Cybersecurity researchers have discovered a new variant of an emerging botnet called P2PInfect that's capable of targeting routers and IoT devices.
The latest version, per Cado Security Labs, is compiled for Microprocessor without Interlocked Pipelined Stages (MIPS) architecture, broadening its capabilities and reach.
"It's highly likely that by targeting MIPS, the P2PInfect developers intend to infect routers and IoT devices with the malware," security researcher Matt Muir said in a report shared with The Hacker News.

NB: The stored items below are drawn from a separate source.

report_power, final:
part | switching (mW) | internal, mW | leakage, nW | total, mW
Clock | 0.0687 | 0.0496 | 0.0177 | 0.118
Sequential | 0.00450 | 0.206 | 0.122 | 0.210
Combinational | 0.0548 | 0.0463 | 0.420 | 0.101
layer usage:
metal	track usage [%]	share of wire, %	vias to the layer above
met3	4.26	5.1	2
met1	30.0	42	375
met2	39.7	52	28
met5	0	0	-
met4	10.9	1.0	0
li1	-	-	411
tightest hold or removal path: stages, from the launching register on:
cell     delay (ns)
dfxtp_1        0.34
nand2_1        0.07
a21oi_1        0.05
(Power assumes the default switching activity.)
==> src/rtl/ahb_verilog_decoder_mux.sv <==
// AHB-Lite address decoder with data-phase response mux and default slave.
module ahb_verilog_decoder_mux
  import ahb_decoder_pkg::*;
#(
  parameter int unsigned AHB_NUM_SLAVES = 4,
  parameter int unsigned ADDRESSWIDTH   = 32,
  parameter int unsigned DATAWIDTH      = 32,
  parameter logic [AHB_NUM_SLAVES*ADDRESSWIDTH-1:0] SLAVE_START_ADDRESS =
    {32'd3072, 32'd2048, 32'd1024, 32'd0},
  parameter logic [AHB_NUM_SLAVES*ADDRESSWIDTH-1:0] SLAVE_END_ADDRESS =
    {32'd4095, 32'd3071, 32'd2047, 32'd1023}
) (
  input  logic                                HCLK,
  input  logic                                HRESET,
  input  logic [ADDRESSWIDTH-1:0]             HADDR,
  input  logic [1:0]                          HTRANS,
  output logic [AHB_NUM_SLAVES-1:0]           HSEL,
  input  logic [AHB_NUM_SLAVES*DATAWIDTH-1:0] HRDATA_S,
  input  logic [AHB_NUM_SLAVES-1:0]           HREADYOUT_S,
  input  logic [AHB_NUM_SLAVES-1:0]           HRESP_S,
  output logic [DATAWIDTH-1:0]                HRDATA,
  output logic                                HREADY,
  output logic                                HRESP,
  output logic [15:0]                         ERR_COUNT
);

  localparam int unsigned NS = AHB_NUM_SLAVES;
  localparam int unsigned AW = ADDRESSWIDTH;
  localparam int unsigned DW = DATAWIDTH;

  // Elaboration-time sanity checks on the address map.
  if ((NS < 1) || (NS > MAX_SLAVES)) begin : g_bad_count
    $error("AHB_NUM_SLAVES must be within 1..16");
  end

  for (genvar g = 0; g < NS; g++) begin : g_map_chk
    if (SLAVE_START_ADDRESS[g*AW +: AW] > SLAVE_END_ADDRESS[g*AW +: AW]) begin : g_bad_region
      $error("slave region start exceeds its end");
    end
  end

  logic             hit;
  logic [IDX_W-1:0] hit_idx;
  owner_t           owner_d;
  owner_t           owner_q;
  logic             capture;
  logic             dslv_ready;
  logic             dslv_resp;

  // Address decode; scanning downward leaves the lowest matching index.
  always_comb begin
    hit     = 1'b0;
    hit_idx = '0;
    for (int i = NS - 1; i >= 0; i--) begin
      if ((HADDR >= SLAVE_START_ADDRESS[i*AW +: AW]) &&
          (HADDR <= SLAVE_END_ADDRESS[i*AW +: AW])) begin
        hit     = 1'b1;
        hit_idx = IDX_W'(i);
      end
    end
    HSEL = hit ? (NS'(1) << hit_idx) : '0;
  end

  // Owner of the data phase that the current address phase will start.
  always_comb begin
    owner_d = OWNER_NONE;
    if (hit) begin
      owner_d = OWNER_W'(hit_idx);
    end else if (is_active(HTRANS)) begin
      owner_d = OWNER_DEFAULT;
    end
  end

  assign capture = HREADY && !hit && is_active(HTRANS);

  // Data-phase owner register, advanced only when the bus is ready.
  always_ff @(posedge HCLK) begin
    if (HRESET) begin
      owner_q <= OWNER_NONE;
    end else if (HREADY) begin
      owner_q <= owner_d;
    end
  end

  ahb_default_slave u_default_slave (
    .clk       (HCLK),
    .rst       (HRESET),
    .capture   (capture),
    .ready_c   (dslv_ready),
    .resp_c    (dslv_resp),
    .err_count (ERR_COUNT)
  );

  // Return path mux selected by the registered data-phase owner.
  always_comb begin
    HRDATA = '0;
    HREADY = 1'b1;
    HRESP  = HRESP_OKAY;
    if (owner_q == OWNER_DEFAULT) begin
      HREADY = dslv_ready;
      HRESP  = dslv_resp;
    end else begin
      for (int i = 0; i < NS; i++) begin
        if (owner_q == OWNER_W'(i)) begin
          HRDATA = HRDATA_S[i*DW +: DW];
          HREADY = HREADYOUT_S[i];
          HRESP  = HRESP_S[i];
        end
      end
    end
  end

endmodule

P2PInfect, a Rust-based malware, was first disclosed back in July 2023, targeting unpatched Redis instances by exploiting a critical Lua sandbox escape vulnerability (CVE-2022-0543, CVSS score: 10.0) for initial access.
A subsequent analysis from the cloud security firm in September revealed a surge in P2PInfect activity, coinciding with the release of iterative variants of the malware.
The new artifacts, besides attempting to conduct SSH brute-force attacks on devices embedded with 32-bit MIPS processors, pack in updated evasion and anti-analysis techniques to fly under the radar.
The brute-force attempts against SSH servers identified during the scanning phase are carried out using common username and password pairs present within the ELF binary itself.
It's suspected that both SSH and Redis servers are propagation vectors for the MIPS variant owing to the fact that it's possible to run a Redis server on MIPS using an OpenWrt package known as redis-server.
One of the notable evasion methods used is a check to determine if it's being analyzed and, if so, terminate itself, as well as an attempt to disable Linux core dumps, which are files automatically generated by the kernel after a process crashes unexpectedly.
The MIPS variant also includes an embedded 64-bit Windows DLL module for Redis that allows for the execution of shell commands on a compromised system.
"Not only is this an interesting development in that it demonstrates a widening of scope for the developers behind P2PInfect (more supported processor architectures equals more nodes in the botnet itself), but the MIPS32 sample includes some notable defense evasion techniques," Cado said.
"This, combined with the malware's utilization of Rust (aiding cross-platform development) and rapid growth of the botnet itself, reinforces previous suggestions that this campaign is being conducted by a sophisticated threat actor."